Een goede kennis nodigde mij op Driekoningenzondag uit voor een etentje. We hadden samen een lastige situatie opgelost en in zijn ogen verdiende ik niet slechts een ’dankjewel’ maar een ’beloning’: een etentje. Vanuit mijn cultuur vond ik zo’n waardering niet nodig, als je elkaar kan helpen, dan is dat verder prima. Maar ik voelde dat ik zijn aanbod niet kon negeren.

Daar zaten we dan ’s ochtends om 11 uur in een Turks restaurant in Tilburg. Wat een aangename sfeer, jong en oud, mensen van verschillende nationaliteiten, levendige gesprekken aan de vele tafels, en ook tussen ons. We kwamen te spreken over hoe belangrijk goede buren zijn. En hij vertelde een wijsheid uit zijn cultuur: als je een huis koopt, koop dan eerst de buren. Vrij vertaald door mij: de relatie tussen degenen die het dichtstbij je wonen, gaat boven bezit.

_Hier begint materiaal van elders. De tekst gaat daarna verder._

==> config.mk <==
export PLATFORM = sky130hd
export DESIGN_NAME = dmem_lsu_flat
export DESIGN_NICKNAME = d
export VERILOG_FILES = /design/src/rtl/dmem_lsu_if.sv /design/src/rtl/dmem_lsu.sv /design/src/flat_wrapper.sv
export SDC_FILE = /design/constraint.sdc
export NUM_CORES = 1
export LEC_CHECK = 0
export BUFFER_PORTS_ARGS = -buffer_cell sky130_fd_sc_hd__buf_2
export CAP_MARGIN = 20
export CORE_AREA = 2 2 120 122
export CTS_CLUSTER_DIAMETER = 100
export DETAILED_ROUTE_END_ITERATION = 16
export DIE_AREA = 0 0 122 124
export GPL_TIMING_DRIVEN = 1
export PLACE_DENSITY = 0.54
export SETUP_SLACK_MARGIN = 0.2
export SLEW_MARGIN = 40
export SYNTH_ARGS = -nofsm -noshare
export SYNTH_HDL_FRONTEND = slang
export SYNTH_SLANG_ARGS = --single-unit
export TNS_END_PERCENT = 20
==> constraint.sdc <==
create_clock -name clock -period 3.7 [get_ports clock]
set_input_delay 0.555 -clock clock [delete_from_list [all_inputs] [get_ports clock]]
set_output_delay 0.555 -clock clock [all_outputs]
set_load 0.005 [all_outputs]
==> src/rtl/dmem_lsu_if.sv <==
// dmem_lsu_if
//   Bundles the three channels around the load/store unit:
//     req_*  request channel from the MEM stage (valid/ready)
//     rsp_*  response channel back to the MEM stage (valid/ready)
//     mem_*  raw port of the combinational byte-addressed data memory
//   Modports:
//     slave  - the LSU itself: accepts requests, produces responses and
//              drives the memory port
//     master - the environment around it: pipeline stage plus memory
interface dmem_lsu_if;
  logic        req_valid;
  logic        req_ready;
  logic        req_store;
  logic [2:0]  req_funct3;
  logic [31:0] req_addr;
  logic [31:0] req_wdata;

  logic        rsp_valid;
  logic        rsp_ready;
  logic [31:0] rsp_data;
  logic        rsp_fault;

  logic [31:0] mem_address;
  logic        mem_read_write;
  logic [31:0] mem_data_in;
  logic [1:0]  mem_access_size;
  logic [31:0] mem_data_out;

  modport slave (
    input  req_valid, req_store, req_funct3, req_addr, req_wdata,
    output req_ready,
    output rsp_valid, rsp_data, rsp_fault,
    input  rsp_ready,
    output mem_address, mem_read_write, mem_data_in, mem_access_size,
    input  mem_data_out
  );

  modport master (
    output req_valid, req_store, req_funct3, req_addr, req_wdata,
    input  req_ready,
    input  rsp_valid, rsp_data, rsp_fault,
    output rsp_ready,
    input  mem_address, mem_read_write, mem_data_in, mem_access_size,
    output mem_data_out
  );
endinterface

==> src/rtl/dmem_lsu.sv <==
// dmem_lsu
//   Load/store initiator between the MEM pipeline stage and a combinational
//   byte-addressed data memory. One request is accepted per handshake,
//   classified (funct3 validity, address range, optional alignment), issued
//   to the memory for exactly one cycle, and answered on the response channel
//   with sign/zero-extended load data or a fault flag.
//
//   Ports:
//     clock  - single rising-edge clock
//     reset  - synchronous, active-high
//     bus    - dmem_lsu_if.slave (req_*, rsp_*, mem_* channels)
//
//   Parameters:
//     MEM_BASE  - byte address of memory byte 0
//     MEM_BYTES - memory size in bytes
//
//   Build option:
//     LSU_MISALIGN_TRAP_EN - when defined, misaligned halfword/word accesses
//                            fault instead of being issued to the memory.
//
//   All outputs are registered; the mem_* port sits at its idle values
//   (MEM_BASE, read, word, zero data) outside the single ACCESS cycle.
module dmem_lsu #(
  parameter logic [31:0] MEM_BASE  = 32'h01000000,
  parameter int unsigned MEM_BYTES = 1048576
) (
  input  logic      clock,
  input  logic      reset,
  dmem_lsu_if.slave bus
);

  // Address of the last valid byte, kept in 33 bits so the comparison with
  // addr + size - 1 never wraps.
  localparam logic [32:0] MEM_LAST = {1'b0, MEM_BASE} + 33'(MEM_BYTES) - 33'd1;

  typedef enum logic [1:0] {
    IDLE   = 2'd0,
    ACCESS = 2'd1,
    RESP   = 2'd2
  } state_e;

  state_e      state_q, state_d;
  logic        req_ready_q, req_ready_d;
  logic        rsp_valid_q, rsp_valid_d;
  logic [31:0] rsp_data_q, rsp_data_d;
  logic        rsp_fault_q, rsp_fault_d;
  logic [2:0]  funct3_q, funct3_d;
  logic [31:0] mem_address_q, mem_address_d;
  logic        mem_read_write_q, mem_read_write_d;
  logic [31:0] mem_data_in_q, mem_data_in_d;
  logic [1:0]  mem_access_size_q, mem_access_size_d;

  // ---------------------------------------------------------------------
  // Request classification (evaluated on the live request in IDLE)
  // ---------------------------------------------------------------------
  logic [1:0]  size_m1;
  logic [32:0] last_byte;
  logic        bad_funct3;
  logic        out_of_range;
  logic        misaligned;
  logic        req_fault;

  always_comb begin
    unique case (bus.req_funct3[1:0])
      2'd0:    size_m1 = 2'd0;
      2'd1:    size_m1 = 2'd1;
      default: size_m1 = 2'd3;
    endcase
  end

  assign last_byte    = {1'b0, bus.req_addr} + {31'd0, size_m1};
  assign out_of_range = (bus.req_addr < MEM_BASE) || (last_byte > MEM_LAST);

  // Loads reject 3, 6, 7; stores only know SB/SH/SW (0..2).
  assign bad_funct3 = bus.req_store ? (bus.req_funct3 > 3'd2)
                                    : ((bus.req_funct3[1:0] == 2'b11) ||
                                       (bus.req_funct3[2:1] == 2'b11));

`ifdef LSU_MISALIGN_TRAP_EN
  assign misaligned = ((bus.req_funct3[1:0] == 2'd1) && bus.req_addr[0]) ||
                      ((bus.req_funct3[1:0] == 2'd2) && (bus.req_addr[1:0] != 2'b00));
`else
  // The memory is byte-granular, so misaligned accesses are simply issued.
  assign misaligned = 1'b0;
`endif

  assign req_fault = bad_funct3 || out_of_range || misaligned;

  // ---------------------------------------------------------------------
  // Load data extension, applied to the memory read during ACCESS
  // ---------------------------------------------------------------------
  logic [31:0] load_ext;

  always_comb begin
    unique case (funct3_q)
      3'd0:    load_ext = {{24{bus.mem_data_out[7]}},  bus.mem_data_out[7:0]};
      3'd1:    load_ext = {{16{bus.mem_data_out[15]}}, bus.mem_data_out[15:0]};
      3'd4:    load_ext = {24'd0, bus.mem_data_out[7:0]};
      3'd5:    load_ext = {16'd0, bus.mem_data_out[15:0]};
      default: load_ext = bus.mem_data_out;
    endcase
  end

  // ---------------------------------------------------------------------
  // Next-state and registered-output logic
  // ---------------------------------------------------------------------
  always_comb begin
    state_d           = state_q;
    rsp_valid_d       = rsp_valid_q;
    rsp_data_d        = rsp_data_q;
    rsp_fault_d       = rsp_fault_q;
    funct3_d          = funct3_q;
    // The memory port returns to idle unless a non-faulting request is
    // being accepted this cycle; this is what limits a store to one cycle.
    mem_address_d     = MEM_BASE;
    mem_read_write_d  = 1'b0;
    mem_data_in_d     = 32'd0;
    mem_access_size_d = 2'd2;

    unique case (state_q)
      IDLE: begin
        if (bus.req_valid) begin
          funct3_d = bus.req_funct3;
          if (req_fault) begin
            state_d     = RESP;
            rsp_valid_d = 1'b1;
            rsp_fault_d = 1'b1;
            rsp_data_d  = 32'd0;
          end else begin
            state_d           = ACCESS;
            mem_address_d     = bus.req_addr;
            mem_read_write_d  = bus.req_store;
            mem_data_in_d     = bus.req_store ? bus.req_wdata : 32'd0;
            mem_access_size_d = bus.req_funct3[1:0];
          end
        end
      end

      ACCESS: begin
        state_d     = RESP;
        rsp_valid_d = 1'b1;
        rsp_fault_d = 1'b0;
        // Stores answer with zero data; mem_read_write_q marks this cycle's
        // access as a store.
        rsp_data_d  = mem_read_write_q ? 32'd0 : load_ext;
      end

      RESP: begin
        if (bus.rsp_ready) begin
          state_d     = IDLE;
          rsp_valid_d = 1'b0;
          rsp_fault_d = 1'b0;
          rsp_data_d  = 32'd0;
        end
      end

      default: begin
        state_d = IDLE;
      end
    endcase

    // Ready is registered from the next state, so it is low through reset
    // and during the cycle a response is consumed.
    req_ready_d = (state_d == IDLE);
  end

  always_ff @(posedge clock) begin
    if (reset) begin
      state_q           <= IDLE;
      req_ready_q       <= 1'b0;
      rsp_valid_q       <= 1'b0;
      rsp_data_q        <= 32'd0;
      rsp_fault_q       <= 1'b0;
      funct3_q          <= 3'd2;
      mem_address_q     <= MEM_BASE;
      mem_read_write_q  <= 1'b0;
      mem_data_in_q     <= 32'd0;
      mem_access_size_q <= 2'd2;
    end else begin
      state_q           <= state_d;
      req_ready_q       <= req_ready_d;
      rsp_valid_q       <= rsp_valid_d;
      rsp_data_q        <= rsp_data_d;
      rsp_fault_q       <= rsp_fault_d;
      funct3_q          <= funct3_d;
      mem_address_q     <= mem_address_d;
      mem_read_write_q  <= mem_read_write_d;
      mem_data_in_q     <= mem_data_in_d;
      mem_access_size_q <= mem_access_size_d;
    end
  end

  assign bus.req_ready       = req_ready_q;
  assign bus.rsp_valid       = rsp_valid_q;
  assign bus.rsp_data        = rsp_data_q;
  assign bus.rsp_fault       = rsp_fault_q;
  assign bus.mem_address     = mem_address_q;
  assign bus.mem_read_write  = mem_read_write_q;
  assign bus.mem_data_in     = mem_data_in_q;
  assign bus.mem_access_size = mem_access_size_q;

endmodule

Verder op in het gesprek kwamen we op de reis naar Mekka. Ik vergeleek het met een pelgrimstocht zoals naar Santiago de Compostella. Vanuit zijn religie is Mekka bezoeken een soort opdracht, niet vrijblijvend. Vanuit de Islam zou ook een bezoek aan Medina en Jeruzalem daarbij horen, maar Mekka is het belangrijkst. Op mijn vraag waarom, antwoordde hij dat bij het doen van de hadj, de pelgrimage naar Mekka, al je zonden worden vergeven. Oh zei ik, in mijn religie worden al je zonden vergeven als je gelooft in Jezus. Dus eigenlijk heb ik het een stuk gemakkelijker. Het gesprek verliep verder in de constatering welke overeenkomsten het Jodendom, het Christendom en de Islam hebben.

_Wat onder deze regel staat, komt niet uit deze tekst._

## src/rtl/imem_boot_pkg.sv

```systemverilog
// Shared types and constants for the instruction-memory boot loader.
// Contents: loader FSM state encoding, byte/word/timeout widths and the
// default frame start byte.
package imem_boot_pkg;

  localparam int unsigned BYTE_W = 8;
  localparam int unsigned WORD_W = 16;
  localparam int unsigned TMO_W  = 24;
  localparam int unsigned CNT_W  = 8;

  localparam logic [BYTE_W-1:0] SYNC_BYTE_DEF = 8'hA5;

  typedef enum logic [2:0] {
    IDLE,
    LEN,
    LO,
    HI,
    WRITE,
    CSUM,
    DONE,
    ERR
  } state_t;

endpackage

```

## src/rtl/boot_byte_skid.sv

```systemverilog
// One-entry byte holding register. It parks a UART byte that arrives while
// the loader cannot take it, until the loader pops it.
// Ports:
//   clk, rst        clock, synchronous active-high reset
//   in_valid/in_data  store request and byte (a store wins over a pop)
//   pop             drop the held byte
//   out_valid/out_data  held byte
//   full            entry occupied
module boot_byte_skid #(
  parameter int unsigned DATA_W = 8
) (
  input  logic              clk,
  input  logic              rst,
  input  logic              in_valid,
  input  logic [DATA_W-1:0] in_data,
  input  logic              pop,
  output logic              out_valid,
  output logic [DATA_W-1:0] out_data,
  output logic              full
);

  logic              full_q, full_d;
  logic [DATA_W-1:0] data_q, data_d;

  // Storing a new byte in the same cycle as a pop replaces the old one.
  always_comb begin
    full_d = full_q;
    data_d = data_q;
    if (in_valid) begin
      full_d = 1'b1;
      data_d = in_data;
    end else if (pop) begin
      full_d = 1'b0;
    end
  end

  always_ff @(posedge clk) begin
    if (rst) begin
      full_q <= 1'b0;
      data_q <= '0;
    end else begin
      full_q <= full_d;
      data_q <= data_d;
    end
  end

  assign out_valid = full_q;
  assign out_data  = data_q;
  assign full      = full_q;

endmodule

```

## src/rtl/imem_boot_ctrl.sv

```systemverilog
// Program BSRAM boot loader. Receives a framed image over UART bytes
// (SYNC_BYTE, LEN, LEN x {lo, hi}[, CSUM]), writes it word by word into the
// BSRAM, holds the CPU while loading, then restarts it at PC 0.
// Optional feature macro: IMEM_BOOT_CSUM_EN adds a trailing checksum byte
// (LEN + all data bytes, mod 256); mismatch leaves the CPU held in ERR.
// Ports:
//   clk, rst        clock, synchronous active-high reset
//   rx_valid/rx_data  received UART byte strobe and value
//   cpu_pc          CPU fetch address
//   mem_ad/mem_din/mem_wre/mem_ce  BSRAM port (mem_ad is a live mux)
//   cpu_run         CPU enable; cpu_restart one-cycle PC-reset pulse
//   busy            frame in progress; err sticky frame error
//   words_loaded    words written in the last/current frame
module imem_boot_ctrl
  import imem_boot_pkg::*;
#(
  parameter int unsigned        ADDR_W    = 11,
  parameter logic [BYTE_W-1:0]  SYNC_BYTE = SYNC_BYTE_DEF,
  parameter logic [TMO_W-1:0]   TIMEOUT   = 24'd270000
) (
  input  logic              clk,
  input  logic              rst,
  input  logic              rx_valid,
  input  logic [BYTE_W-1:0] rx_data,
  input  logic [ADDR_W-1:0] cpu_pc,
  output logic [ADDR_W-1:0] mem_ad,
  output logic [WORD_W-1:0] mem_din,
  output logic              mem_wre,
  output logic              mem_ce,
  output logic              cpu_run,
  output logic              cpu_restart,
  output logic              busy,
  output logic              err,
  output logic [CNT_W-1:0]  words_loaded
);

  state_t              state_q, state_d;
  logic [ADDR_W-1:0]   addr_q, addr_d;
  logic [CNT_W-1:0]    len_q, len_d;
  logic [BYTE_W-1:0]   lo_q, lo_d;
  logic [WORD_W-1:0]   word_q, word_d;
  logic [CNT_W-1:0]    words_q, words_d;
  logic [TMO_W-1:0]    tmo_q, tmo_d;
  logic                err_q, err_d;
  logic                busy_q, busy_d;
  logic                cpu_run_q, cpu_run_d;
  logic                cpu_restart_q, cpu_restart_d;
  logic                mem_wre_q, mem_wre_d;
`ifdef IMEM_BOOT_CSUM_EN
  logic [BYTE_W-1:0]   csum_q, csum_d;
`endif

  logic                skid_valid, skid_full;
  logic [BYTE_W-1:0]   skid_data;
  logic                can_accept_c, byte_valid_c, skid_push_c, skid_pop_c;
  logic                overflow_c, counting_c, tmo_hit_c;
  logic [BYTE_W-1:0]   byte_data_c;

  // Byte source: a parked byte always goes ahead of a fresh rx byte.
  always_comb begin
    can_accept_c = (state_q != WRITE) && (state_q != DONE);
    byte_valid_c = can_accept_c && (skid_valid || rx_valid);
    byte_data_c  = skid_valid ? skid_data : rx_data;
    skid_pop_c   = can_accept_c && skid_valid;
    skid_push_c  = rx_valid && (skid_valid ? can_accept_c : !can_accept_c);
    overflow_c   = rx_valid && skid_full && !can_accept_c;
    counting_c   = (state_q == LEN) || (state_q == LO) ||
                   (state_q == HI)  || (state_q == CSUM);
    tmo_hit_c    = (tmo_q >= (TIMEOUT - TMO_W'(1)));
  end

  boot_byte_skid #(
    .DATA_W (BYTE_W)
  ) u_skid (
    .clk       (clk),
    .rst       (rst),
    .in_valid  (skid_push_c),
    .in_data   (rx_data),
    .pop       (skid_pop_c),
    .out_valid (skid_valid),
    .out_data  (skid_data),
    .full      (skid_full)
  );

  // Loader FSM: next state, datapath updates and registered output decode.
  always_comb begin
    state_d  = state_q;
    addr_d   = addr_q;
    len_d    = len_q;
    lo_d     = lo_q;
    word_d   = word_q;
    words_d  = words_q;
    tmo_d    = '0;
    err_d    = err_q;
`ifdef IMEM_BOOT_CSUM_EN
    csum_d   = csum_q;
`endif

    case (state_q)
      IDLE, ERR: begin
        if (byte_valid_c && (byte_data_c == SYNC_BYTE)) begin
          state_d = LEN;
          addr_d  = '0;
          words_d = '0;
          err_d   = 1'b0;
`ifdef IMEM_BOOT_CSUM_EN
          csum_d  = '0;
`endif
        end
      end
      LEN: begin
        if (byte_valid_c) begin
          len_d   = byte_data_c;
          state_d = (byte_data_c == '0) ? IDLE : LO;
`ifdef IMEM_BOOT_CSUM_EN
          csum_d  = byte_data_c;
`endif
        end
      end
      LO: begin
        if (byte_valid_c) begin
          lo_d    = byte_data_c;
          state_d = HI;
`ifdef IMEM_BOOT_CSUM_EN
          csum_d  = csum_q + byte_data_c;
`endif
        end
      end
      HI: begin
        if (byte_valid_c) begin
          word_d  = {byte_data_c, lo_q};
          state_d = WRITE;
`ifdef IMEM_BOOT_CSUM_EN
          csum_d  = csum_q + byte_data_c;
`endif
        end
      end
      WRITE: begin
        addr_d  = addr_q + ADDR_W'(1);
        words_d = words_q + CNT_W'(1);
        if (words_d == len_q) begin
`ifdef IMEM_BOOT_CSUM_EN
          state_d = CSUM;
`else
          state_d = DONE;
`endif
        end else begin
          state_d = LO;
        end
      end
`ifdef IMEM_BOOT_CSUM_EN
      CSUM: begin
        if (byte_valid_c) begin
          state_d = (byte_data_c == csum_q) ? DONE : ERR;
        end
      end
`endif
      DONE:    state_d = IDLE;
      default: state_d = IDLE;
    endcase

    // Inter-byte timeout only runs while waiting for a frame byte.
    if (counting_c && !byte_valid_c) begin
      if (tmo_hit_c) begin
        state_d = ERR;
      end else begin
        tmo_d = tmo_q + TMO_W'(1);
      end
    end

    if (overflow_c) begin
      state_d = ERR;
    end

    if (state_d == ERR) begin
      err_d = 1'b1;
    end

    // cpu_run rises on the same edge as the restart pulse.
    cpu_run_d     = (state_d == IDLE) || (state_d == DONE);
    busy_d        = (state_d != IDLE) && (state_d != ERR);
    cpu_restart_d = (state_d == DONE);
    mem_wre_d     = (state_d == WRITE);
  end

  always_ff @(posedge clk) begin
    if (rst) begin
      state_q       <= IDLE;
      addr_q        <= '0;
      len_q         <= '0;
      lo_q          <= '0;
      word_q        <= '0;
      words_q       <= '0;
      tmo_q         <= '0;
      err_q         <= 1'b0;
      busy_q        <= 1'b0;
      cpu_run_q     <= 1'b1;
      cpu_restart_q <= 1'b0;
      mem_wre_q     <= 1'b0;
`ifdef IMEM_BOOT_CSUM_EN
      csum_q        <= '0;
`endif
    end else begin
      state_q       <= state_d;
      addr_q        <= addr_d;
      len_q         <= len_d;
      lo_q          <= lo_d;
      word_q        <= word_d;
      words_q       <= words_d;
      tmo_q         <= tmo_d;
      err_q         <= err_d;
      busy_q        <= busy_d;
      cpu_run_q     <= cpu_run_d;
      cpu_restart_q <= cpu_restart_d;
      mem_wre_q     <= mem_wre_d;
`ifdef IMEM_BOOT_CSUM_EN
      csum_q        <= csum_d;
`endif
    end
  end

  // BSRAM address follows the CPU except during the single write cycle.
  assign mem_ad       = (state_q == WRITE) ? addr_q : cpu_pc;
  assign mem_din      = word_q;
  assign mem_wre      = mem_wre_q;
  assign mem_ce       = 1'b1;
  assign cpu_run      = cpu_run_q;
  assign cpu_restart  = cpu_restart_q;
  assign busy         = busy_q;
  assign err          = err_q;
  assign words_loaded = words_q;

endmodule

```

In Fratelli Tutti, de encycliek van Paus Franciscus, staat in paragraaf 134 ’daarom moeten we met elkaar communiceren, de rijkdommen van ieder ontdekken, waarderen wat ons verbindt, en naar de verschillen kijken als een mogelijkheid voor een groei met respect voor allen. Er is een geduldige en vertrouwvolle dialoog noodzakelijk, zodat personen, families en gemeenschappen de waarden van de eigen cultuur kunnen doorgeven en het goede dat voorkomt uit ervaringen van anderen, kunnen ontvangen.’

De drie wijzen uit het Oosten, wellicht uit verschillende culturen, getuige hun verschillende huidskleur, kwamen met geschenken om eer en dankbaarheid te tonen aan het Licht in de kribbe in Bethlehem. Een ’dankjewel’ was niet voldoende. Juist de geschenken voor een kind dat Koning werd, maakten deze ontmoeting bijzonder.